→ What is expected
Using the records below, count the lines with "enum" in them. Give the number only.

→ Information supplied

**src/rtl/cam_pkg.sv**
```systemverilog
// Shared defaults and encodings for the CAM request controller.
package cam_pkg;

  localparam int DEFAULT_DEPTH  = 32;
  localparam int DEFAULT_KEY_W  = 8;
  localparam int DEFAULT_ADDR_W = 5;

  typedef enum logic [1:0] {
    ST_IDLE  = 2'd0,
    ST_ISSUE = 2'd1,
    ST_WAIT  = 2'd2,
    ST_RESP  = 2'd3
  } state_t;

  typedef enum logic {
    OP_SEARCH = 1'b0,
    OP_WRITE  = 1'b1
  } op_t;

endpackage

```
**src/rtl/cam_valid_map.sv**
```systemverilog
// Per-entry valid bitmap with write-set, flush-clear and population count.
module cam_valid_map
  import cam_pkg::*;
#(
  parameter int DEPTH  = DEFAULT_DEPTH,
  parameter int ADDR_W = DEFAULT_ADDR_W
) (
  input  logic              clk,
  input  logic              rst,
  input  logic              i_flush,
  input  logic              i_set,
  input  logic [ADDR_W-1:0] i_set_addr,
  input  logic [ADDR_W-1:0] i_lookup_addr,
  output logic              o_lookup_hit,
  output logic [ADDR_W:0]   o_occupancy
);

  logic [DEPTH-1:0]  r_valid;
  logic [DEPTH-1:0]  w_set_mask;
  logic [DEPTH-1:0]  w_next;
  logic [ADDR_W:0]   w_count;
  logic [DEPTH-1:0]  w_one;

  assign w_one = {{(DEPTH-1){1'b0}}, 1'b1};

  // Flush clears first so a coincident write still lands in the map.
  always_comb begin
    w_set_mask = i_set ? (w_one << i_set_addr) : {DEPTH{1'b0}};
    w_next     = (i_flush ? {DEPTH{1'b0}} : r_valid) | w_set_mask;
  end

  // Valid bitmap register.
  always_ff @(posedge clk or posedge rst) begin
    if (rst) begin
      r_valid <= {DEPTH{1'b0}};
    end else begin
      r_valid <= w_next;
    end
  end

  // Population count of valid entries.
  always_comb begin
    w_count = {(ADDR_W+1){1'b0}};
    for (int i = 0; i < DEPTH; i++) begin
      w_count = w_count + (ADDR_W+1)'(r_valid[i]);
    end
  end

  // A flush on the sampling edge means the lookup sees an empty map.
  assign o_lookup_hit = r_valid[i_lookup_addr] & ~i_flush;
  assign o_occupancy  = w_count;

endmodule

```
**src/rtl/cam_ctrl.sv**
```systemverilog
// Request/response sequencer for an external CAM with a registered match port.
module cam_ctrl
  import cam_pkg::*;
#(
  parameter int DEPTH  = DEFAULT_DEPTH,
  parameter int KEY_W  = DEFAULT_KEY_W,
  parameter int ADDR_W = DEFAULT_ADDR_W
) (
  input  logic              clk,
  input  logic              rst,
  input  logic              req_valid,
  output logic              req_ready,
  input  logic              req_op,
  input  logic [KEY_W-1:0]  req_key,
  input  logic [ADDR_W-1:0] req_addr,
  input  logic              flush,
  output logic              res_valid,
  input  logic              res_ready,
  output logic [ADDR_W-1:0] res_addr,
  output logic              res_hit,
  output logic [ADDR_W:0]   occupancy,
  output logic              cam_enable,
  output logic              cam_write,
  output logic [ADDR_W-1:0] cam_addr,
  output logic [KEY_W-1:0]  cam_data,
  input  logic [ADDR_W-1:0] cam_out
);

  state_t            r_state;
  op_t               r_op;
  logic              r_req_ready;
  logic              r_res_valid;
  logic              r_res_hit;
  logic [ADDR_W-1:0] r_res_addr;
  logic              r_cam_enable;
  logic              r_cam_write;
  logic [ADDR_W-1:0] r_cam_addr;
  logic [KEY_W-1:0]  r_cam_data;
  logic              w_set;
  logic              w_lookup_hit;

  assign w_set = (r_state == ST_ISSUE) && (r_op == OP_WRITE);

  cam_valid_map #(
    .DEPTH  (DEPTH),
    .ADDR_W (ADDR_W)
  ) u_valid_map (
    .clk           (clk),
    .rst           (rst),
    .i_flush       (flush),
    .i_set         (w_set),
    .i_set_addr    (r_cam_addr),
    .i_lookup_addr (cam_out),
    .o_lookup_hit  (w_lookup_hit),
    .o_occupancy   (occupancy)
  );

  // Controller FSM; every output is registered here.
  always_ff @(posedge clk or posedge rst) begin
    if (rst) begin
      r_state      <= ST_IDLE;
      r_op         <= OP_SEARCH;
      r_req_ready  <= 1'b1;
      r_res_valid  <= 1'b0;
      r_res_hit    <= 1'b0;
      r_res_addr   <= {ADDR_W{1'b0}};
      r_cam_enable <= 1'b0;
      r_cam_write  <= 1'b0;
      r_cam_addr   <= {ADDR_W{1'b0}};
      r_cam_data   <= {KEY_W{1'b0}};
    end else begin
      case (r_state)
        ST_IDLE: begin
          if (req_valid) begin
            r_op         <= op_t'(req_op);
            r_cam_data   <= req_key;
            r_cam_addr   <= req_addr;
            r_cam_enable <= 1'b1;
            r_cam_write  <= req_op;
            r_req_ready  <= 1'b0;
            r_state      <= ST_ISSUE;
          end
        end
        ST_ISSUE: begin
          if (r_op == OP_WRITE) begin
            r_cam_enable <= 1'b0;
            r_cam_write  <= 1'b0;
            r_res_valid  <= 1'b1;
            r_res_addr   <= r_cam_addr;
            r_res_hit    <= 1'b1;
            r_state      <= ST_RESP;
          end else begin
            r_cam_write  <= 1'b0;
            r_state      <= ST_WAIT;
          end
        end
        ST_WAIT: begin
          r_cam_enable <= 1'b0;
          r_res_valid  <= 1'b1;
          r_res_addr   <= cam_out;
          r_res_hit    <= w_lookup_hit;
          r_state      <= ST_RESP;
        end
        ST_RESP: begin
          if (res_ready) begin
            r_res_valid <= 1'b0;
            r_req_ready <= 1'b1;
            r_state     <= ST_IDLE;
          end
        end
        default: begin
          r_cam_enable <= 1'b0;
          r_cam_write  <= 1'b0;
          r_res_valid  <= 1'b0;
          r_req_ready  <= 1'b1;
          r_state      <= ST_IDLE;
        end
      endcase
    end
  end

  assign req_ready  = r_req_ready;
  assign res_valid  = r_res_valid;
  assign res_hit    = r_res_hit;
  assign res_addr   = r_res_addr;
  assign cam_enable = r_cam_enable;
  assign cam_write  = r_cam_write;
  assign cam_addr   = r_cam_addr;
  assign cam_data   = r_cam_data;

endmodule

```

→ Reply
2